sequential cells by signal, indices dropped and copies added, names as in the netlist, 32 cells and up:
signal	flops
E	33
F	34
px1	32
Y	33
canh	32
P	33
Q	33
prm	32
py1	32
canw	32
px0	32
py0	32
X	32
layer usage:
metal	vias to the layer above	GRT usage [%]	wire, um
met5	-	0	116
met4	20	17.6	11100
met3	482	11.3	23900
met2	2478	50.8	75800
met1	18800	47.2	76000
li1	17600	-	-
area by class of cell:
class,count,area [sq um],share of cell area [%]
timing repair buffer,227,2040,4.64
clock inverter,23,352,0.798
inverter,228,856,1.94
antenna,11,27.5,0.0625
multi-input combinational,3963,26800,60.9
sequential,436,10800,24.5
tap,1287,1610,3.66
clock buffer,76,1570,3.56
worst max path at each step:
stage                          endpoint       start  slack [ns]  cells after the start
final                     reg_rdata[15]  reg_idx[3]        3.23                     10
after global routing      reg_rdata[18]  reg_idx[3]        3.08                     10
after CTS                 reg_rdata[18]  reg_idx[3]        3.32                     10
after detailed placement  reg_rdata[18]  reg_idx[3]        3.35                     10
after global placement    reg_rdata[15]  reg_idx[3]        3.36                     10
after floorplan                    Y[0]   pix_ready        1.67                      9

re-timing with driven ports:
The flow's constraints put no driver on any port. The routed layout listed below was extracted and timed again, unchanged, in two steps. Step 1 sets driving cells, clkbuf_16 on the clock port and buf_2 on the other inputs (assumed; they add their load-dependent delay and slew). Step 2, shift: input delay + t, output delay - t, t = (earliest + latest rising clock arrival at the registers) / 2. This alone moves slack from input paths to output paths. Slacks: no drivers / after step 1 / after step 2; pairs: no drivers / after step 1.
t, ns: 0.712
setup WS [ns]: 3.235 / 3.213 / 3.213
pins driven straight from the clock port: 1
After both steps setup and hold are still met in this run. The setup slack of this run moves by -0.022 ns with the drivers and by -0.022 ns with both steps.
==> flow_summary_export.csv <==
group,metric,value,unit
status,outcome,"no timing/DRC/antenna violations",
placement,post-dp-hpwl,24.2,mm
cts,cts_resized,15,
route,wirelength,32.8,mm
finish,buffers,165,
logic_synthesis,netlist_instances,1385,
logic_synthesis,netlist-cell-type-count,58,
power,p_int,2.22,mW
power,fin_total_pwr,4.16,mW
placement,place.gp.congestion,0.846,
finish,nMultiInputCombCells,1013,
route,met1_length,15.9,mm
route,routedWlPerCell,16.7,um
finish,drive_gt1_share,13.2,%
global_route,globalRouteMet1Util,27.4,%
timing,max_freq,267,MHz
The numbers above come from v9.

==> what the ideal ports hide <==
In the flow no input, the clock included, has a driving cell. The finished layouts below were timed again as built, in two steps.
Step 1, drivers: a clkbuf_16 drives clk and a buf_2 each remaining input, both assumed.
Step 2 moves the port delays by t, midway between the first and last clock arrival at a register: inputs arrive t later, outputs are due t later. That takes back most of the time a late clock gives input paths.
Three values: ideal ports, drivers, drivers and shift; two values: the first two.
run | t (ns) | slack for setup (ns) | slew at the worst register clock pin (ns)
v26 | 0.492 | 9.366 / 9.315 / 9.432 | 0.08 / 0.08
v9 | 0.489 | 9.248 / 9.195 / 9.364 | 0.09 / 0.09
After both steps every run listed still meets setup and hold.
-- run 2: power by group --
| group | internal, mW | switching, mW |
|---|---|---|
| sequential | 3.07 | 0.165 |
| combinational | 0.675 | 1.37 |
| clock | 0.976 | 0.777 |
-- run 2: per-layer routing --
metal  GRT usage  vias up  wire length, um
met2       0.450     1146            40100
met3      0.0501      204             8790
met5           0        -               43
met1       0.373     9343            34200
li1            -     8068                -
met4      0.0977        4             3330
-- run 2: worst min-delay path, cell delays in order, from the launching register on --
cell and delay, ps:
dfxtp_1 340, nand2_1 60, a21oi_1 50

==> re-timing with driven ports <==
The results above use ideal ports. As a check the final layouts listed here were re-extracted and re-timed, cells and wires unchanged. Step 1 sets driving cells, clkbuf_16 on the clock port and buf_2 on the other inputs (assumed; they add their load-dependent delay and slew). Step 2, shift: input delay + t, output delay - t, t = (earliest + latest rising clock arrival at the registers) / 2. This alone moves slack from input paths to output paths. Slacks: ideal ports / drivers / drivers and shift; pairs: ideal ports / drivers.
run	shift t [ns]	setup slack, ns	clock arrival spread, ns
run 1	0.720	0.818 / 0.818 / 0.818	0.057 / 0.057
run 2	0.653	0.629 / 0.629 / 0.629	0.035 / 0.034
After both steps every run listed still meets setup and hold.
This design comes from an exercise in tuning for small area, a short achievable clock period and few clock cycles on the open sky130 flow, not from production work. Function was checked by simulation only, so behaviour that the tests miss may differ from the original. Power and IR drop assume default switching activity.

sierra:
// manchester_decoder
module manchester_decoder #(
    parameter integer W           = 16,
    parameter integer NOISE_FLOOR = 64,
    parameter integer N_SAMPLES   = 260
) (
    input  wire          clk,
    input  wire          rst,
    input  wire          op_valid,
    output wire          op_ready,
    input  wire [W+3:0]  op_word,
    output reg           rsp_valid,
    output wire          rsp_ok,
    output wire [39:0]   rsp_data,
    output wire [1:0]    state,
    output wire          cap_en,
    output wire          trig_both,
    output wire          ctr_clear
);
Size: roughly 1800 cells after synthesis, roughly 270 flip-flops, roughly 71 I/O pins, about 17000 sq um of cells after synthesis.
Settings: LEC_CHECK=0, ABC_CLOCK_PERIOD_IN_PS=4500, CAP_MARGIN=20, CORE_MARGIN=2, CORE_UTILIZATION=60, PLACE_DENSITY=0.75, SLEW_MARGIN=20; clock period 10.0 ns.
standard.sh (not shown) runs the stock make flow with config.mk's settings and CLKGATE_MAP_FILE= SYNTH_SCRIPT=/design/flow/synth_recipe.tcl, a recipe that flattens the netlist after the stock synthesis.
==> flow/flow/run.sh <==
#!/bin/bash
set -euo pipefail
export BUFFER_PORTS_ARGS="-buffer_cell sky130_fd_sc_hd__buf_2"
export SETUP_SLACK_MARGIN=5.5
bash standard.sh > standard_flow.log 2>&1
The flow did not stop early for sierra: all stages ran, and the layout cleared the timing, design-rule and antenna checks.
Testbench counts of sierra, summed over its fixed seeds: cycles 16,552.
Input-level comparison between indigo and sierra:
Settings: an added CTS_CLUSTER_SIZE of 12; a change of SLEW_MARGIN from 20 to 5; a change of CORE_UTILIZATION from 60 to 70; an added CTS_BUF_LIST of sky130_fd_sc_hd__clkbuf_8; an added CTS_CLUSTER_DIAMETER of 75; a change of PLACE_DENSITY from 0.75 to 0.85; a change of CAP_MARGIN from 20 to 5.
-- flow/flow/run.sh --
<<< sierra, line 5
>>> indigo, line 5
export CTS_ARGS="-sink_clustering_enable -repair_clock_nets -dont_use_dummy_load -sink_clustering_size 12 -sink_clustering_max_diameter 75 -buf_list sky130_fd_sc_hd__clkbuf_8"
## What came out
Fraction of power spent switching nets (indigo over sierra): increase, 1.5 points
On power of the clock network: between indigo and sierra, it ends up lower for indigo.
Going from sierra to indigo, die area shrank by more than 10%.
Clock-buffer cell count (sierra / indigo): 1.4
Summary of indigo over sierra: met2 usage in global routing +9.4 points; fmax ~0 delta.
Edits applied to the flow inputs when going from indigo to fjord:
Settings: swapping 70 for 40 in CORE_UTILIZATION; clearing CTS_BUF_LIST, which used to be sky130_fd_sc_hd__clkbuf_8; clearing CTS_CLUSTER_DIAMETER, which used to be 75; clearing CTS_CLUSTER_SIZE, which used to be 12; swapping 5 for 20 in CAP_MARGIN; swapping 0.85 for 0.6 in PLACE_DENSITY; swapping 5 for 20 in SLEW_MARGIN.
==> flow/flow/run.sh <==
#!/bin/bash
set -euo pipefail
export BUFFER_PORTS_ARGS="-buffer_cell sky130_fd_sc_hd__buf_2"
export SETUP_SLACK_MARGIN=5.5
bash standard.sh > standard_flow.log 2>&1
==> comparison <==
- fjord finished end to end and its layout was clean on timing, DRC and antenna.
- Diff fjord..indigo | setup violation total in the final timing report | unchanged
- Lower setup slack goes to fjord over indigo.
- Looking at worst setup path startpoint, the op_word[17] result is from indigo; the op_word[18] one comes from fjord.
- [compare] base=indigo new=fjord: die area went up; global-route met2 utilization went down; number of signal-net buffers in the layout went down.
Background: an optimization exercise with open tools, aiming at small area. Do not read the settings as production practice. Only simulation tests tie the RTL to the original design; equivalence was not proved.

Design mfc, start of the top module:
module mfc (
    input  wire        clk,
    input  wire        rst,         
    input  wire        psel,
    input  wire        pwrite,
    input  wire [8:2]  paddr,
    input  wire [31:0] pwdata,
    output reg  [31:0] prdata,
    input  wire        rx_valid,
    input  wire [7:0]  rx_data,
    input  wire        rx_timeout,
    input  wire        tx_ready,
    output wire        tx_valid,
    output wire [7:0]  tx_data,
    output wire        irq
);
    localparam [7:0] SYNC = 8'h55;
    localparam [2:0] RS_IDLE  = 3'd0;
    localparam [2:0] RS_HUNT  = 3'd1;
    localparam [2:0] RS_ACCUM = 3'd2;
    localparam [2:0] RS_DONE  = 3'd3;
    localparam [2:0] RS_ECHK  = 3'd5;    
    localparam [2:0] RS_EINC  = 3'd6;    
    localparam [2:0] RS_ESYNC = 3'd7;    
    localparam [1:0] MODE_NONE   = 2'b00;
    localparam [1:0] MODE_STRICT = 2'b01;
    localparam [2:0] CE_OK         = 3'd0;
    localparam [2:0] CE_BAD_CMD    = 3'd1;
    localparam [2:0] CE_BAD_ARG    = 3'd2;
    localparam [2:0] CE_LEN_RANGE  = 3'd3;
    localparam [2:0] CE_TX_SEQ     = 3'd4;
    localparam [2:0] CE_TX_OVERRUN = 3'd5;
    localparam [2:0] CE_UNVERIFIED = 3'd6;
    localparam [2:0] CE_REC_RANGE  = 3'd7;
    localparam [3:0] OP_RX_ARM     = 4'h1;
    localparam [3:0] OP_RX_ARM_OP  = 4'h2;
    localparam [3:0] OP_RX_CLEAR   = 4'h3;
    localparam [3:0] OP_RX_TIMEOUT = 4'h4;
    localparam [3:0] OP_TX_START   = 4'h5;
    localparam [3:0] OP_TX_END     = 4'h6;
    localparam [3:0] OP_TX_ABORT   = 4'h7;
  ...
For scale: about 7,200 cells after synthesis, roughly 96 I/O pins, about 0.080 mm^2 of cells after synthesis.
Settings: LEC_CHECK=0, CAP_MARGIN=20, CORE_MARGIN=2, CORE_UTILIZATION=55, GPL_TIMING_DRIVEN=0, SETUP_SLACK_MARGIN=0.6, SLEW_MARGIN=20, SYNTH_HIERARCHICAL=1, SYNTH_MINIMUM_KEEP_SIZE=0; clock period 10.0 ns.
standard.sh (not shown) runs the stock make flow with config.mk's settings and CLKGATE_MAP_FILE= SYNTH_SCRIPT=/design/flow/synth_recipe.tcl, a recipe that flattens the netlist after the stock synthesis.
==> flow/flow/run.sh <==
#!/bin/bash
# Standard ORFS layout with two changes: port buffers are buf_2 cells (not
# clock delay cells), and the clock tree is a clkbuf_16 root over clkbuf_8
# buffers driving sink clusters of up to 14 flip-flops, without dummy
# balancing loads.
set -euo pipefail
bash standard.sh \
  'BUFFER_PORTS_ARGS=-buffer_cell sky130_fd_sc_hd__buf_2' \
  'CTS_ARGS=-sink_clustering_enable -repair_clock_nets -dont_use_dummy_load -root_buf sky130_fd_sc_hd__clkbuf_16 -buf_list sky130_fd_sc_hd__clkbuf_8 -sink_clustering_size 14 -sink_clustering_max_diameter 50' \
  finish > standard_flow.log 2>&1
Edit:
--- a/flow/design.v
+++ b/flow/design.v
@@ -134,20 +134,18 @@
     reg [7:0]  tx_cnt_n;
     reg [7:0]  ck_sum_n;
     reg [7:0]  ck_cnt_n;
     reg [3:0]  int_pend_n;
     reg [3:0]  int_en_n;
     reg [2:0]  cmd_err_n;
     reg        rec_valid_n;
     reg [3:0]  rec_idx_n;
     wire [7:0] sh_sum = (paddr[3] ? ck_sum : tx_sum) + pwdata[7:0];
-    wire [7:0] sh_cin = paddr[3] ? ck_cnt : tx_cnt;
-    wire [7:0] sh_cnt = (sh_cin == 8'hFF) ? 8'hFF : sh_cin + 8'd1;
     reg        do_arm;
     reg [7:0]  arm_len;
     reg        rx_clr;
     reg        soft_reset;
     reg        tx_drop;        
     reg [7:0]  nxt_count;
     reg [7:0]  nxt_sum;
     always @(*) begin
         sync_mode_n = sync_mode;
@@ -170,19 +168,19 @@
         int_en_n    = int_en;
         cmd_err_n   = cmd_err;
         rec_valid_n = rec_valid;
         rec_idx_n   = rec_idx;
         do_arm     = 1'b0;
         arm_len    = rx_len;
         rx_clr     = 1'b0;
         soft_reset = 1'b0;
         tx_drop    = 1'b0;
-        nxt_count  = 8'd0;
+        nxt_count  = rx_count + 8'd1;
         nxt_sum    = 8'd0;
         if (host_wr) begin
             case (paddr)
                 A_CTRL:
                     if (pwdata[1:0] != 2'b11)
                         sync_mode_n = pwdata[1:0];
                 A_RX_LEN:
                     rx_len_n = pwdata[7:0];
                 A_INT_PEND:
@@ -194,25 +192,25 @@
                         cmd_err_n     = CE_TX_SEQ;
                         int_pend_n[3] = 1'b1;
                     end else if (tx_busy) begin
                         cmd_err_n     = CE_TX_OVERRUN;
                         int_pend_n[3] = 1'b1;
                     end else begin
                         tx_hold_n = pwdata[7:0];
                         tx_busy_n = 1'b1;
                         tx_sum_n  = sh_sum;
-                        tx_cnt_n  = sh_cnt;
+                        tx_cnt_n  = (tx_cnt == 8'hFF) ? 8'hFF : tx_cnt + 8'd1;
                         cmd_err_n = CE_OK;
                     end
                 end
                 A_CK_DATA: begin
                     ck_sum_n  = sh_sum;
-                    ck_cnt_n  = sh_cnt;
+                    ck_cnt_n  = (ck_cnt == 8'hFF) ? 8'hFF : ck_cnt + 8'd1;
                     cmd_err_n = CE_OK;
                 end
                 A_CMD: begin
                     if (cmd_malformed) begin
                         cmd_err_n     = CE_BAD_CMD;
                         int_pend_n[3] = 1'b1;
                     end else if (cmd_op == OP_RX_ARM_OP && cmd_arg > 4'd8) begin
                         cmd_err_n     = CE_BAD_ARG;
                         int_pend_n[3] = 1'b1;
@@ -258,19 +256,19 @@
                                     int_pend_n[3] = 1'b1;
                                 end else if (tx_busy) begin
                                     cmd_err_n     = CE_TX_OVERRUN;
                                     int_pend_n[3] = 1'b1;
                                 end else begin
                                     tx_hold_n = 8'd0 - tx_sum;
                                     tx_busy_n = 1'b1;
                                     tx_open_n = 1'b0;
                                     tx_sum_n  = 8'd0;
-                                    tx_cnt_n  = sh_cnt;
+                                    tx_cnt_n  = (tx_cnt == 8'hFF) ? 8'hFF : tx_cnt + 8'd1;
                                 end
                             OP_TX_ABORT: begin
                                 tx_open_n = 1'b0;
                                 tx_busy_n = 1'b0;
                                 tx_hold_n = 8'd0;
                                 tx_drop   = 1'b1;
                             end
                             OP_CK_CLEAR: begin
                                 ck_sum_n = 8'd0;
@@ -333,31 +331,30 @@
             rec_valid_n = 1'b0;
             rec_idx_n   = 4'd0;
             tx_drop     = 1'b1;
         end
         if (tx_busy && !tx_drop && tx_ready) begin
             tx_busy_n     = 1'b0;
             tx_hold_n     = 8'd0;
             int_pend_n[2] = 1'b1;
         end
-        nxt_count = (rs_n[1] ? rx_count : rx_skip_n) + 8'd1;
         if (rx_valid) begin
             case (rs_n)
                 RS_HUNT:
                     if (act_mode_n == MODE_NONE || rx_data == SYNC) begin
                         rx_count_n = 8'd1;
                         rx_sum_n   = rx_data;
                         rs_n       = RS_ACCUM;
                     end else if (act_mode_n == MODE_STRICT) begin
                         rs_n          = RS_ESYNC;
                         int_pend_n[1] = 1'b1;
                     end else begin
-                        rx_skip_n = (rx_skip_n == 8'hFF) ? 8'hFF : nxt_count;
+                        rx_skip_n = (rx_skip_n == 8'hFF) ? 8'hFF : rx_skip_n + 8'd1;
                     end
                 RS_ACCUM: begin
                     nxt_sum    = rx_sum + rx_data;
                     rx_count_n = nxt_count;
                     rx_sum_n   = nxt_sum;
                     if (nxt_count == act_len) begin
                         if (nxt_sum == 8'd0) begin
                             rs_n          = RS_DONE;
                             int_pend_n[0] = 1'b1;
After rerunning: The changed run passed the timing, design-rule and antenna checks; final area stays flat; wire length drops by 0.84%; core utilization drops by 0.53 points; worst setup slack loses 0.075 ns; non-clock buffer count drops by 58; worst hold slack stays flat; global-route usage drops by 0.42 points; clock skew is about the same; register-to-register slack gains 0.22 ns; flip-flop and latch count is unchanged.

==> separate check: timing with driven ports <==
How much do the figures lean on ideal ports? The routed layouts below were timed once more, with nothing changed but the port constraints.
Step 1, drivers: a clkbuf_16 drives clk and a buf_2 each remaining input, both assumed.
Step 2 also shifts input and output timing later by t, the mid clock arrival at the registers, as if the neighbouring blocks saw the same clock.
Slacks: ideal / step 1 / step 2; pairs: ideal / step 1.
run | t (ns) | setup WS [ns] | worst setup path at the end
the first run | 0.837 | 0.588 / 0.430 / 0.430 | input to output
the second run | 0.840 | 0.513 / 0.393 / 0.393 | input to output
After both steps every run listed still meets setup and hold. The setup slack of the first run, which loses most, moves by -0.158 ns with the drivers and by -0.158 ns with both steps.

Problem statement: The lines above from the one with "sequential,436,10800,24.5" through the one with "finish,drive_gt1_share,13.2,%" are to be duplicated exactly, ends included, with nothing added.

Exercise result:
sequential,436,10800,24.5
tap,1287,1610,3.66
clock buffer,76,1570,3.56
worst max path at each step:
stage                          endpoint       start  slack [ns]  cells after the start
final                     reg_rdata[15]  reg_idx[3]        3.23                     10
after global routing      reg_rdata[18]  reg_idx[3]        3.08                     10
after CTS                 reg_rdata[18]  reg_idx[3]        3.32                     10
after detailed placement  reg_rdata[18]  reg_idx[3]        3.35                     10
after global placement    reg_rdata[15]  reg_idx[3]        3.36                     10
after floorplan                    Y[0]   pix_ready        1.67                      9

re-timing with driven ports:
The flow's constraints put no driver on any port. The routed layout listed below was extracted and timed again, unchanged, in two steps. Step 1 sets driving cells, clkbuf_16 on the clock port and buf_2 on the other inputs (assumed; they add their load-dependent delay and slew). Step 2, shift: input delay + t, output delay - t, t = (earliest + latest rising clock arrival at the registers) / 2. This alone moves slack from input paths to output paths. Slacks: no drivers / after step 1 / after step 2; pairs: no drivers / after step 1.
t, ns: 0.712
setup WS [ns]: 3.235 / 3.213 / 3.213
pins driven straight from the clock port: 1
After both steps setup and hold are still met in this run. The setup slack of this run moves by -0.022 ns with the drivers and by -0.022 ns with both steps.
==> flow_summary_export.csv <==
group,metric,value,unit
status,outcome,"no timing/DRC/antenna violations",
placement,post-dp-hpwl,24.2,mm
cts,cts_resized,15,
route,wirelength,32.8,mm
finish,buffers,165,
logic_synthesis,netlist_instances,1385,
logic_synthesis,netlist-cell-type-count,58,
power,p_int,2.22,mW
power,fin_total_pwr,4.16,mW
placement,place.gp.congestion,0.846,
finish,nMultiInputCombCells,1013,
route,met1_length,15.9,mm
route,routedWlPerCell,16.7,um
finish,drive_gt1_share,13.2,%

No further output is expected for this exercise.